Securing file transfers

Whenever you download your backup files you can fall prey to a malicious user. Backup files are transferred unencrypted (unless you access your site's administrator section through the HTTPS protocol). It is possible for a resourceful hacker to launch a man-in-the-middle attack. In such a case, whatever you download from your site will be directed to the hacker's computer before reaching yours.

To avoid such insecure scenarios, we advise against using the Download button in the backup administration page. We suggest that you use Secure FTP (SFTP) instead. Avoid using the plain old FTP, because your password and data are transmitted in clear text (unencrypted) over the Internet. Also avoid FTPS and FTPES (FTP over SSL) as they have some security restrictions, like requiring your FTP server to have a commercially obtained SSL certificate in order to be really effective. Sometimes, your host will allow secure access to a web based control panel which has a file download feature. You could use this, it's as safe as it gets.

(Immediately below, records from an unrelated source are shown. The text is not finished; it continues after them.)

`config.mk`:
```
export PLATFORM = sky130hd
export DESIGN_NAME = alu
export DESIGN_NICKNAME = d
export VERILOG_FILES = /design/src/source/datapathPkg.sv /design/src/source/divider.sv /design/src/source/alu.sv
export SDC_FILE = /design/constraint.sdc
export NUM_CORES = 2
export LEC_CHECK = 0
export ABC_AREA = 0
export BUFFER_PORTS_ARGS = -buffer_cell sky130_fd_sc_hd__buf_2
export CAP_MARGIN = 5
export CORE_MARGIN = 10
export CORE_UTILIZATION = 45
export CTS_CLUSTER_DIAMETER = 60
export DETAILED_ROUTE_END_ITERATION = 6
export MAX_ROUTING_LAYER = met4
export PLACE_DENSITY = 0.6
export SYNTH_ARGS = -nofsm -noshare
export SYNTH_HDL_FRONTEND = slang
export SYNTH_SLANG_ARGS = --single-unit
```
`constraint.sdc`:
```
create_clock -name Clock -period 7.15 [get_ports Clock]
set_input_delay 0 -clock Clock [delete_from_list [all_inputs] [get_ports Clock]]
set_output_delay 0 -clock Clock [all_outputs]
set_load 0.01 [all_outputs]
```
`src/source/datapathPkg.sv`:
```
package datapathPkg;

        localparam int dataWidth = 32;
        localparam int regCount = 16;
        localparam int sourceCodeWidth = 5;
        localparam int divideSteps = 32;
        localparam int immediateWidth = 19;

        typedef enum logic [4:0] {
                opAdd = 5'd3,
                opSub = 5'd4,
                opShr = 5'd5,
                opShl = 5'd6,
                opAnd = 5'd9,
                opOr  = 5'd10,
                opMul = 5'd14,
                opDiv = 5'd15,
                opNeg = 5'd16,
                opNot = 5'd17
        } aluOpT;

        // msb first, so a strobe's bit position equals its source code.
        typedef struct packed {
                logic c;
                logic mdr;
                logic pc;
                logic zLow;
                logic zHigh;
                logic lo;
                logic hi;
                logic [regCount-1:0] gpr;
        } busSourcesT;

        typedef struct packed {
                logic mdr;
                logic mar;
                logic lo;
                logic hi;
                logic z;
                logic y;
                logic ir;
                logic pc;
                logic [regCount-1:0] gpr;
        } loadEnablesT;

        typedef logic [sourceCodeWidth-1:0] sourceCodeT;

        localparam sourceCodeT codeHi = 5'd16;
        localparam sourceCodeT codeLo = 5'd17;
        localparam sourceCodeT codeZHigh = 5'd18;
        localparam sourceCodeT codeZLow = 5'd19;
        localparam sourceCodeT codePc = 5'd20;
        localparam sourceCodeT codeMdr = 5'd21;
        localparam sourceCodeT codeC = 5'd22;
        localparam sourceCodeT codeNone = 5'd31;

endpackage

```
`src/source/divider.sv`:
```
`timescale 1ns/1ns

module divider import datapathPkg::*; (
        input  logic                    Clock,
        input  logic                    rstN,
        input  logic                    start,
        input  logic [dataWidth-1:0]    dividend,
        input  logic [dataWidth-1:0]    divisor,
        output logic                    busy,
        output logic                    done,
        output logic [dataWidth-1:0]    quotient,
        output logic [dataWidth-1:0]    remainder
);

        localparam int countWidth = $clog2(divideSteps);

        logic [countWidth-1:0] stepCount;
        logic [dataWidth-1:0]  remainderReg;
        logic [dataWidth-1:0]  quotientReg;
        logic [dataWidth-1:0]  divisorReg;
        logic [dataWidth:0]    partial;
        logic [dataWidth+1:0]  trial;
        logic                  stepFits;

        // one restoring step, shared by the registers and the outputs.
        assign partial   = {remainderReg, quotientReg[dataWidth-1]};
        assign trial     = {1'b0, partial} - {2'b00, divisorReg};
        assign stepFits  = !trial[dataWidth+1];
        assign remainder = stepFits ? trial[dataWidth-1:0] : partial[dataWidth-1:0];
        assign quotient  = {quotientReg[dataWidth-2:0], stepFits};

        // outputs carry the final step while done is high.
        assign done = busy && (stepCount == divideSteps - 1);

        always_ff @(posedge Clock or negedge rstN) begin
                if (!rstN) begin
                        busy      <= 1'b0;
                        stepCount <= '0;
                end else if (start && !busy) begin
                        busy      <= 1'b1;
                        stepCount <= '0;
                end else if (busy) begin
                        stepCount <= stepCount + 1'b1;
                        if (done)
                                busy <= 1'b0;
                end
        end

        // zero divisor: every trial fits, so quotient ends all ones and
        // the dividend shifts whole into the remainder.
        always_ff @(posedge Clock) begin
                if (start && !busy) begin
                        remainderReg <= '0;
                        quotientReg  <= dividend;
                        divisorReg   <= divisor;
                end else if (busy) begin
                        remainderReg <= remainder;
                        quotientReg  <= quotient;
                end
        end

        assert property (@(posedge Clock) disable iff (!rstN) busy |-> !start)
        else $error("divide started while busy");

endmodule

```
`src/source/alu.sv`:
```
`timescale 1ns/1ns

module alu import datapathPkg::*; (
        input  logic                      Clock,
        input  logic                      rstN,
        input  aluOpT                     op,
        input  logic                      zLoad,
        input  logic [dataWidth-1:0]      yValue,
        input  logic [dataWidth-1:0]      busData,
        output logic [2*dataWidth-1:0]    zResult,
        output logic                      zWrite,
        output logic                      busy
);

        localparam int shiftWidth = $clog2(dataWidth);

        logic [2*dataWidth-1:0] opResult;
        logic [shiftWidth-1:0]  shiftAmount;
        logic                   divStart;
        logic                   divDone;
        logic [dataWidth-1:0]   quotient;
        logic [dataWidth-1:0]   remainder;

        assign shiftAmount = busData[shiftWidth-1:0];

        // single-word results leave the high half zero.
        always_comb begin
                opResult = '0;
                case (op)
                        opAdd: opResult[dataWidth-1:0] = yValue + busData;
                        opSub: opResult[dataWidth-1:0] = yValue - busData;
                        opAnd: opResult[dataWidth-1:0] = yValue & busData;
                        opOr:  opResult[dataWidth-1:0] = yValue | busData;
                        opShr: opResult[dataWidth-1:0] = yValue >> shiftAmount;
                        opShl: opResult[dataWidth-1:0] = yValue << shiftAmount;
                        opNeg: opResult[dataWidth-1:0] = -busData;
                        opNot: opResult[dataWidth-1:0] = ~busData;
                        opMul: opResult = {{dataWidth{1'b0}}, yValue} *
                                          {{dataWidth{1'b0}}, busData};
                        default: opResult = '0;
                endcase
        end

        // z loads are dropped while a divide runs.
        assign divStart = zLoad && (op == opDiv) && !busy;
        assign zWrite   = (zLoad && (op != opDiv) && !busy) || divDone;
        assign zResult  = divDone ? {remainder, quotient} : opResult;

        divider divider_inst (
                .Clock     (Clock),
                .rstN      (rstN),
                .start     (divStart),
                .dividend  (yValue),
                .divisor   (busData),
                .busy      (busy),
                .done      (divDone),
                .quotient  (quotient),
                .remainder (remainder)
        );

endmodule

```
## config.mk

```make
export PLATFORM = sky130hd
export DESIGN_NAME = memoryDataRegister
export DESIGN_NICKNAME = d
export VERILOG_FILES = /design/src/source/datapathPkg.sv /design/src/source/memoryDataRegister.sv
export SDC_FILE = /design/constraint.sdc
export NUM_CORES = 1
export LEC_CHECK = 0
export ABC_CLOCK_PERIOD_IN_PS = 2200
export BUFFER_PORTS_ARGS = -buffer_cell sky130_fd_sc_hd__buf_4
export CORE_MARGIN = 2
export CORE_UTILIZATION = 25
export CTS_BUF_LIST = sky130_fd_sc_hd__clkbuf_16
export CTS_CLUSTER_DIAMETER = 150
export DETAILED_ROUTE_END_ITERATION = 10
export REMOVE_ABC_BUFFERS = 1
export SYNTH_ARGS = -nofsm -noshare
export SYNTH_HDL_FRONTEND = slang
export SYNTH_SLANG_ARGS = --single-unit
```

## constraint.sdc

```tcl
create_clock -name Clock -period 2.2 [get_ports Clock]
set_input_delay 0.22 -clock Clock [delete_from_list [all_inputs] [get_ports Clock]]
set_output_delay 0.22 -clock Clock [all_outputs]
set_load 0.02 [all_outputs]
```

There is also another reason why not to use the Download button in the backup administration page. Your host neither discriminates the back end and front end pages of your Joomla! site, nor your IP from the rest of the world. As a result, every time you use the Joomla!™ back end, the data transferred counts towards your monthly bandwidth quota. Backup archives are large, sometimes in the hundreds of megabytes. Transferring them through the Download feature will incur a huge loss on your monthly bandwidth quota. Using Secure FTP or your host's control panel usually does not count through the bandwidth quota and should be used instead. It's better to ask your host, though; some include the FTP and SFTP traffic in your monthly bandwidth quota. Finally, the Download feature doesn't work with all possible configurations and has objective problems with the handling of very large archives; this is a technical limitation which can not be overcome in the PHP level the component operates. Most notably, many servers which use the FastCGI mode do not work at all with the Download button. They will simply throw an HTTP 500 error page, or a "file not found" message. We've tried all the tricks in the book and then some more, but there's really absolutely nothing we can do about it. Sorry.


The preferred and suggested method for downloading your backup files - for several reasons - is using FTP in BINARY mode, preferably over an encrypted connection. Alternatively, you can use Remote CLI which allows you to use this approach when downloading backup archives.